Collected data:
_ _ _
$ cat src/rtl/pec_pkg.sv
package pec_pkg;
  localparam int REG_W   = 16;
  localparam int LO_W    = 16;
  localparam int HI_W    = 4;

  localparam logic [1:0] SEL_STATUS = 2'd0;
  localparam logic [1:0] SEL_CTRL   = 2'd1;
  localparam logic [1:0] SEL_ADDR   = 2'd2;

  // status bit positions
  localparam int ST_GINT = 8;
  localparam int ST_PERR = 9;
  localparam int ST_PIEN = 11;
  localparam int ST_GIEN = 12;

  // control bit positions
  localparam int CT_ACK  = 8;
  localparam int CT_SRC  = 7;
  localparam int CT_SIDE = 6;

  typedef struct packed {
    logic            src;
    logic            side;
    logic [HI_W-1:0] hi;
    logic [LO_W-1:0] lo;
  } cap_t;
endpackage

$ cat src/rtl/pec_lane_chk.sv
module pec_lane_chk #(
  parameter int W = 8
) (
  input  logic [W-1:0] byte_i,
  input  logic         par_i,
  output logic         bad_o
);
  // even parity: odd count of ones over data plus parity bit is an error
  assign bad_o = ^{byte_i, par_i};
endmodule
_ _ _
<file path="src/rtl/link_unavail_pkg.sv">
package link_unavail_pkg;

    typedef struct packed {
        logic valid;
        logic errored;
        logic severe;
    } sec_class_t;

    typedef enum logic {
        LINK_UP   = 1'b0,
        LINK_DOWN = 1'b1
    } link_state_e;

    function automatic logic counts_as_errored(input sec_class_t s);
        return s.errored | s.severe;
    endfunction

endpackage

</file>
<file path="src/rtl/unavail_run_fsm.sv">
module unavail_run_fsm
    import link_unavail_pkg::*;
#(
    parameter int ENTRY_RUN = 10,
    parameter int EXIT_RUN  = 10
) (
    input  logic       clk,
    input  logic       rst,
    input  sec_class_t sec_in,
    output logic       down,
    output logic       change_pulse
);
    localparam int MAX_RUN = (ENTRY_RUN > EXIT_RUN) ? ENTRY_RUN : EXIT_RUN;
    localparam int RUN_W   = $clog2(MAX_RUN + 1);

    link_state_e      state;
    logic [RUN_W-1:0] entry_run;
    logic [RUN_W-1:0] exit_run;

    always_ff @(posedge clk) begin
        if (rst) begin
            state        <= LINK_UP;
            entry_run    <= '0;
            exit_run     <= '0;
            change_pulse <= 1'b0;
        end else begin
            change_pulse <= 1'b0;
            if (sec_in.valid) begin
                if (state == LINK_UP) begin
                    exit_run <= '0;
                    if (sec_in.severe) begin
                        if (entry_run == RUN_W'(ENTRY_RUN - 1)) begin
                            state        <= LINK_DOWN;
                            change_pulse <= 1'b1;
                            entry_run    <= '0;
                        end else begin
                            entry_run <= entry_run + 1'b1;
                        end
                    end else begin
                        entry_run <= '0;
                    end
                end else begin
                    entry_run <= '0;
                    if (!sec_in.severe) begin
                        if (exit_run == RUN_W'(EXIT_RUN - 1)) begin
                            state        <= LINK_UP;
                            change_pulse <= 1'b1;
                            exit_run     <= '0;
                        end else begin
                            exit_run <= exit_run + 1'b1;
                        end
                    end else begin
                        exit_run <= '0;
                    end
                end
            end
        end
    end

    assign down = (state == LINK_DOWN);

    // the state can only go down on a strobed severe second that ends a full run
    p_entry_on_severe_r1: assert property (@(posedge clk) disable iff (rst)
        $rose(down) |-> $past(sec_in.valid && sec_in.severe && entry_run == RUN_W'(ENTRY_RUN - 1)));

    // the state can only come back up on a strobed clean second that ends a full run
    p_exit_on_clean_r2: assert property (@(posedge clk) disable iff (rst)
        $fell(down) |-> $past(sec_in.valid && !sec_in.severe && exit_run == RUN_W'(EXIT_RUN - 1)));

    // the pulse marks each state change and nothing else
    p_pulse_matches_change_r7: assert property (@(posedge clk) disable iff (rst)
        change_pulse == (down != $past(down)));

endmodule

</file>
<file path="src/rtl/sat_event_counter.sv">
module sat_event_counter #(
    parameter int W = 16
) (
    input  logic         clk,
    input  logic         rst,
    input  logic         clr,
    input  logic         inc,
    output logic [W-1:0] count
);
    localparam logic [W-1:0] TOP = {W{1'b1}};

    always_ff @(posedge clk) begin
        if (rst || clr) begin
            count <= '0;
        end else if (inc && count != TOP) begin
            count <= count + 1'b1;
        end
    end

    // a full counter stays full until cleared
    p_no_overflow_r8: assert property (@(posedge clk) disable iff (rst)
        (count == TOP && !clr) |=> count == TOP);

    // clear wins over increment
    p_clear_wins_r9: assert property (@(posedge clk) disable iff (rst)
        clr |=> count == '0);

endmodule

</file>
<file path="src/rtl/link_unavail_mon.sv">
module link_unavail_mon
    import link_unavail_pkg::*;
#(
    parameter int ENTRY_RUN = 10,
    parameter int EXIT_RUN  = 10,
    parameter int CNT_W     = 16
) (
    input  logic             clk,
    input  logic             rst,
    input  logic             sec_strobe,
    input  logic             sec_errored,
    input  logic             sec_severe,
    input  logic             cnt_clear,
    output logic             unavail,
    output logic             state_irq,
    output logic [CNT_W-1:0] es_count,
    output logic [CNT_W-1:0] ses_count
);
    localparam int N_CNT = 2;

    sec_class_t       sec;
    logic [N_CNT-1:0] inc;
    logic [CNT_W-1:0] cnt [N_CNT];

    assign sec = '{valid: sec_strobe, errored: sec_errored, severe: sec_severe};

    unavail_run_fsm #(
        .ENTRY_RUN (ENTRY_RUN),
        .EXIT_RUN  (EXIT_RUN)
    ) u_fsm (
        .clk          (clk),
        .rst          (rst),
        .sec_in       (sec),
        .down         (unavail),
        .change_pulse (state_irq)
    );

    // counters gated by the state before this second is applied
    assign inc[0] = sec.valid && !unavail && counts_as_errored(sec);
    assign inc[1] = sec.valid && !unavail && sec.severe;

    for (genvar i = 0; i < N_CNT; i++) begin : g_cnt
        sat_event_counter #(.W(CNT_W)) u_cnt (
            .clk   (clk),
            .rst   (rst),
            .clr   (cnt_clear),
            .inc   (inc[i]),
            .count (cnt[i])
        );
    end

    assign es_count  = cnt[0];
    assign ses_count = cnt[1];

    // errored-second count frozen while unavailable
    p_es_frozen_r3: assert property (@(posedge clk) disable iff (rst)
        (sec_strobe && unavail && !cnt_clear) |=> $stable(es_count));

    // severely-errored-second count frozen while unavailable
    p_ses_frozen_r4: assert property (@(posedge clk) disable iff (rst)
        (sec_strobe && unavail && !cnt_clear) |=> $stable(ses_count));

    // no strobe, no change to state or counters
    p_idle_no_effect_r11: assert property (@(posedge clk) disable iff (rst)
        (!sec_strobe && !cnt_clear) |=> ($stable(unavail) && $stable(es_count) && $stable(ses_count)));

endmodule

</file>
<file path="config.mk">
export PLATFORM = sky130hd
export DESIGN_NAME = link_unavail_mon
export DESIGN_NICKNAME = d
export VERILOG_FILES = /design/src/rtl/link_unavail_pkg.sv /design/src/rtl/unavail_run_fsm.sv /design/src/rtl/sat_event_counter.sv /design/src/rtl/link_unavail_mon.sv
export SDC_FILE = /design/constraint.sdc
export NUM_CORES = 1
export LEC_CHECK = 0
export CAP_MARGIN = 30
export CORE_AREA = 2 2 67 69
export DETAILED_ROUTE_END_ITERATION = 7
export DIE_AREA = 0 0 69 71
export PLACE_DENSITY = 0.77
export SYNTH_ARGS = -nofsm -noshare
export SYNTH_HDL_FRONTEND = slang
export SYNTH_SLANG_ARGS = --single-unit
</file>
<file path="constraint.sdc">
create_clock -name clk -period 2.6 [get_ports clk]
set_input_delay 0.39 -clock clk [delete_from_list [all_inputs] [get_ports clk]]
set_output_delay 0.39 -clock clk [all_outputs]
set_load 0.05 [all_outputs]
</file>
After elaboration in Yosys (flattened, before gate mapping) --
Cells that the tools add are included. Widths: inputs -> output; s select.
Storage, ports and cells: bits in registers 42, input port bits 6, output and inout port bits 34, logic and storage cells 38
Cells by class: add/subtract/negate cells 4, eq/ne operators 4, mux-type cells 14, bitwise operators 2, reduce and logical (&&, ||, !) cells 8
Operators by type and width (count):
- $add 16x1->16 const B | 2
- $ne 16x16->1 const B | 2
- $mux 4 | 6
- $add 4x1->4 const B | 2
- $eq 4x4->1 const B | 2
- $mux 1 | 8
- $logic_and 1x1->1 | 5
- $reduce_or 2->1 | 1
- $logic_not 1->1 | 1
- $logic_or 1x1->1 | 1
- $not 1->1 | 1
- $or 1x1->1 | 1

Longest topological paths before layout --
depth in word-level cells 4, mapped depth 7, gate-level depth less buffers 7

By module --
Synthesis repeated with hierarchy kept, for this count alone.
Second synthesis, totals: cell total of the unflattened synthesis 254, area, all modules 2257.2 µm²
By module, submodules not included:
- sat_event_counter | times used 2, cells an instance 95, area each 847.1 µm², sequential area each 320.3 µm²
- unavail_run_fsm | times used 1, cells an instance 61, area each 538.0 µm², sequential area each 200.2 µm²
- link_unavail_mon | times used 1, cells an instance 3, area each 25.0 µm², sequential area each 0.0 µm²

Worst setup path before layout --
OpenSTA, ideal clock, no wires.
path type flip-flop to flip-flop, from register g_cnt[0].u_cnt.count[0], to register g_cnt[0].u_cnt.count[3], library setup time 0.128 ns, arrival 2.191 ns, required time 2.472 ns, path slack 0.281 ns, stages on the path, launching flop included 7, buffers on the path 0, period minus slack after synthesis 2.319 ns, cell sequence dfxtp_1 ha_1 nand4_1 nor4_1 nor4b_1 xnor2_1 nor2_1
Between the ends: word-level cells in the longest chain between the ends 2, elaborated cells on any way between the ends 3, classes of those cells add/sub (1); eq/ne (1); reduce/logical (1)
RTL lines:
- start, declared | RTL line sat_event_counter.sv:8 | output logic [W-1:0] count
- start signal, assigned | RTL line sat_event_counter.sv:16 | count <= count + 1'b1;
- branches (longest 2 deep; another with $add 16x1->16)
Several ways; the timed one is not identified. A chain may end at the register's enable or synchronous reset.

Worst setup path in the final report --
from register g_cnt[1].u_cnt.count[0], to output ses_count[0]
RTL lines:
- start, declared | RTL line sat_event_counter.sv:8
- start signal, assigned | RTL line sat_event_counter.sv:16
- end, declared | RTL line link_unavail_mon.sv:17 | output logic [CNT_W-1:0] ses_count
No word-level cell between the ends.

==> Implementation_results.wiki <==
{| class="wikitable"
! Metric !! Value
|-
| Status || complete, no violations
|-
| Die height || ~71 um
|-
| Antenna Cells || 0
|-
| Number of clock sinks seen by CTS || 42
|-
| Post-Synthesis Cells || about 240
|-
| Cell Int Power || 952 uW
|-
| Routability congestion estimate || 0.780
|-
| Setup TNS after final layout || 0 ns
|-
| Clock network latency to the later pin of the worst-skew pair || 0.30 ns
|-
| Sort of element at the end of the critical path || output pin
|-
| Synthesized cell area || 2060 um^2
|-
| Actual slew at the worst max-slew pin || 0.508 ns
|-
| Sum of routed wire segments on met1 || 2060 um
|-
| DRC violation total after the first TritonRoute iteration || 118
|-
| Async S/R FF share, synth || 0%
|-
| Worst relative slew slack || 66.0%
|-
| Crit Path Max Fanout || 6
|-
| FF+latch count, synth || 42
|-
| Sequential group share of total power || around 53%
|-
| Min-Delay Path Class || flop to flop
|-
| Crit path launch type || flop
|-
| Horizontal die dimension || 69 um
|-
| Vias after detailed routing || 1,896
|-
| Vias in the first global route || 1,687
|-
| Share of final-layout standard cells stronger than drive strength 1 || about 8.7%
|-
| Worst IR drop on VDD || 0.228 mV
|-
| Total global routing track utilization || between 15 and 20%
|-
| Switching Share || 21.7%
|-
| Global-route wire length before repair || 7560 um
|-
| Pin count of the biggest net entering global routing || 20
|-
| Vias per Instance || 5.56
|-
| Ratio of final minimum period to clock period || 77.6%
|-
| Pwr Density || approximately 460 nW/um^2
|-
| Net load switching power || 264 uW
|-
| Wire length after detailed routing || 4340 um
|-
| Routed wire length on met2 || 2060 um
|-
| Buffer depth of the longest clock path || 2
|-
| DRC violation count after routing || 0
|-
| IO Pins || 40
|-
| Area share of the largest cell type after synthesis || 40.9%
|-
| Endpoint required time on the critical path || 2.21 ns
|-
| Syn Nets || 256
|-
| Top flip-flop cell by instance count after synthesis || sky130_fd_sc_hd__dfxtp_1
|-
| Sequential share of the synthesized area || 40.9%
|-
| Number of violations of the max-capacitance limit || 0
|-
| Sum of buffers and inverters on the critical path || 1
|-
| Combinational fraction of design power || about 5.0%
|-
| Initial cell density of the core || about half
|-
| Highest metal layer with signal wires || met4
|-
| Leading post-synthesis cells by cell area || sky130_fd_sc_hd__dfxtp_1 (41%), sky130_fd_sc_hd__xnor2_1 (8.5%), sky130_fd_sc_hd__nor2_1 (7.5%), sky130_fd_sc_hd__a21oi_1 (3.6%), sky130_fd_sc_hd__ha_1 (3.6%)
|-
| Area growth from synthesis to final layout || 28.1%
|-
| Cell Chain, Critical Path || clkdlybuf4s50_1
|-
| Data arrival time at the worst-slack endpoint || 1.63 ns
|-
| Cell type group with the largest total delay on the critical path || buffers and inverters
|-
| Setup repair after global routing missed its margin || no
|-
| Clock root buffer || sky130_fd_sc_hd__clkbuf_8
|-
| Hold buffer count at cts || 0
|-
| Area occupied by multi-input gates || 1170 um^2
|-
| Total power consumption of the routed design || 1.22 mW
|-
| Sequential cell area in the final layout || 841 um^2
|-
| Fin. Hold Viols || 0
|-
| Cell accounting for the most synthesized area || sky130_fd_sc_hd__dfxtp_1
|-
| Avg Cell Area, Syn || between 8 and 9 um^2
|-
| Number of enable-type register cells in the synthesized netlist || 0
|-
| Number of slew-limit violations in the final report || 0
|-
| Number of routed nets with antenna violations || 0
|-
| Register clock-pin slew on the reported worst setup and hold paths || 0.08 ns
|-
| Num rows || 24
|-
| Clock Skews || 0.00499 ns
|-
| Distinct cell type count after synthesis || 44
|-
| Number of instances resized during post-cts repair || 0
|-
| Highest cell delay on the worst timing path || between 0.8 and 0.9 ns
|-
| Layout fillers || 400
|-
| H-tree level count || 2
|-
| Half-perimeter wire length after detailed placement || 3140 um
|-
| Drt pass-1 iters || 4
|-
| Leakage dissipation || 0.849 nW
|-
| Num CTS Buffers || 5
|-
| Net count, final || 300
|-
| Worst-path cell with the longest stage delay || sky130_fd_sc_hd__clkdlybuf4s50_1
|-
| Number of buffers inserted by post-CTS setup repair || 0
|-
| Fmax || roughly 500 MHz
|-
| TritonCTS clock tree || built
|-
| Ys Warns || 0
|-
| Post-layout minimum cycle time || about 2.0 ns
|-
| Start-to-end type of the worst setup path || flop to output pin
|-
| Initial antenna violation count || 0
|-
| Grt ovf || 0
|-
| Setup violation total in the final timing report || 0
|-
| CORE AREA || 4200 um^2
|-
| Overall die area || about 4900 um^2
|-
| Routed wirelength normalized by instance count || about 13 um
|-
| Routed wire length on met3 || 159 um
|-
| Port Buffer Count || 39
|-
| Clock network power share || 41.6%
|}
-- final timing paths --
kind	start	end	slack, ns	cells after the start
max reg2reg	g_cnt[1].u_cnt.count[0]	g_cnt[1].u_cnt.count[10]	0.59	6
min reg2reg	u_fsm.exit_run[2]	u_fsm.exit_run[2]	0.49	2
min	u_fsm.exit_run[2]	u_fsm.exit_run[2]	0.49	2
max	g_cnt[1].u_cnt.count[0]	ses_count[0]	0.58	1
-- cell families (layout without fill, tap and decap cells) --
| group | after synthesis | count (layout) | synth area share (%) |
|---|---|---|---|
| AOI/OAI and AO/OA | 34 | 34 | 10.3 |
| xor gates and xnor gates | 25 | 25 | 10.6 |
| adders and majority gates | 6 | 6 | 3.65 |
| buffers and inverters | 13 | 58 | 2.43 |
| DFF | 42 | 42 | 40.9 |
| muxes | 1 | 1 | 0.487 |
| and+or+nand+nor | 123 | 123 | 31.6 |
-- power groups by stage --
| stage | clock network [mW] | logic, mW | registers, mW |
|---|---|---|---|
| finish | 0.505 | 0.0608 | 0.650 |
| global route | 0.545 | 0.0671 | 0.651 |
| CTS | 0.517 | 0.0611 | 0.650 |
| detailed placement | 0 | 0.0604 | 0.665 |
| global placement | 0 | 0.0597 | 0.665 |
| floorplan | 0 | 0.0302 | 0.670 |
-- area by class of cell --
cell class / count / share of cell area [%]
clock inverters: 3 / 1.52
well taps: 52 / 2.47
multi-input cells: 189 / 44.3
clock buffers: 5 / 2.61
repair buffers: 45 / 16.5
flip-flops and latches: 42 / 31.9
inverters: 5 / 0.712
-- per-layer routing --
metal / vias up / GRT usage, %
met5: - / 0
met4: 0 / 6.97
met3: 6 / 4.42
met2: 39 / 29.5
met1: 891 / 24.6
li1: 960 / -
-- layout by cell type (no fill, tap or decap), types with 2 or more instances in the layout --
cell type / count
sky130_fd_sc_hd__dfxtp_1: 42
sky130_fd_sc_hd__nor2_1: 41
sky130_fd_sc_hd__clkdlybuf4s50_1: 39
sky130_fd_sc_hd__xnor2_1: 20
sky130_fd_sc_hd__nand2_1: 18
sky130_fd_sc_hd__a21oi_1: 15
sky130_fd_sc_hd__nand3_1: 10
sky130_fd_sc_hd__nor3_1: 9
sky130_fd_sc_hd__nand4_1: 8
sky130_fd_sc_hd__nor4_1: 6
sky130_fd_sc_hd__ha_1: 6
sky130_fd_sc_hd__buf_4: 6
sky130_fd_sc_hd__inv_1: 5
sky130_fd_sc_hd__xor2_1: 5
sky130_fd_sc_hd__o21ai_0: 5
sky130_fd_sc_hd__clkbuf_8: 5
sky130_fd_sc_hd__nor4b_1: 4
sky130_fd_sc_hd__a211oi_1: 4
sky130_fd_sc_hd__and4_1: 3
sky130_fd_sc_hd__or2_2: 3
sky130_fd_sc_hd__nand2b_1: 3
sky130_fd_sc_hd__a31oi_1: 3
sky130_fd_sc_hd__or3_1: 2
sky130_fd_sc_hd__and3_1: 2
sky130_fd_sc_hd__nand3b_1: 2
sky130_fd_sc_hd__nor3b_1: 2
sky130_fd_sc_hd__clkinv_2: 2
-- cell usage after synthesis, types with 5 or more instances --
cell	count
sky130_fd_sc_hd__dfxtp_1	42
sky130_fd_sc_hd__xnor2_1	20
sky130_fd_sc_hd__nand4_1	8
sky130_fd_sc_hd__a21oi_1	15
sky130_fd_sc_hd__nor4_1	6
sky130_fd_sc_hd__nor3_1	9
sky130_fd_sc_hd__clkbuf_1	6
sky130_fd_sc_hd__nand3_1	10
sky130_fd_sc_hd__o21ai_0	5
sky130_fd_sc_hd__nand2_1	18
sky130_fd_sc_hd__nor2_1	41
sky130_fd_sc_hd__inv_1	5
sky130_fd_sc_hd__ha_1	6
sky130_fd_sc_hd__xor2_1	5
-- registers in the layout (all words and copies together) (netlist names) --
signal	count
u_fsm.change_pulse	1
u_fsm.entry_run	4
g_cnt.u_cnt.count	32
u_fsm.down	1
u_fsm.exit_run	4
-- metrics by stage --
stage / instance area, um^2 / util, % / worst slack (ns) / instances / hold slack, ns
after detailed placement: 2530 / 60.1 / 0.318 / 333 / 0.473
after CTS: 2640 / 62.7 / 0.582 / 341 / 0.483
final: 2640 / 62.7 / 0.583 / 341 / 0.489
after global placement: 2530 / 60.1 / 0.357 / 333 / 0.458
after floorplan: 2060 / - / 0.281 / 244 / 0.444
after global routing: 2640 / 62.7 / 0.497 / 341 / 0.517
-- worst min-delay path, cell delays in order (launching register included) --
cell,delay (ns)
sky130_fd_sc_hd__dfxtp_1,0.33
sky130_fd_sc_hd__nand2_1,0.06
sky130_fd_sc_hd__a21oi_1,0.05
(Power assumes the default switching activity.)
_ _ _
> _What you are asked to do_
For each line in the data above that contains the string "constraint", extract the line.

> _Reply to the task_
export SDC_FILE = /design/constraint.sdc
<file path="constraint.sdc">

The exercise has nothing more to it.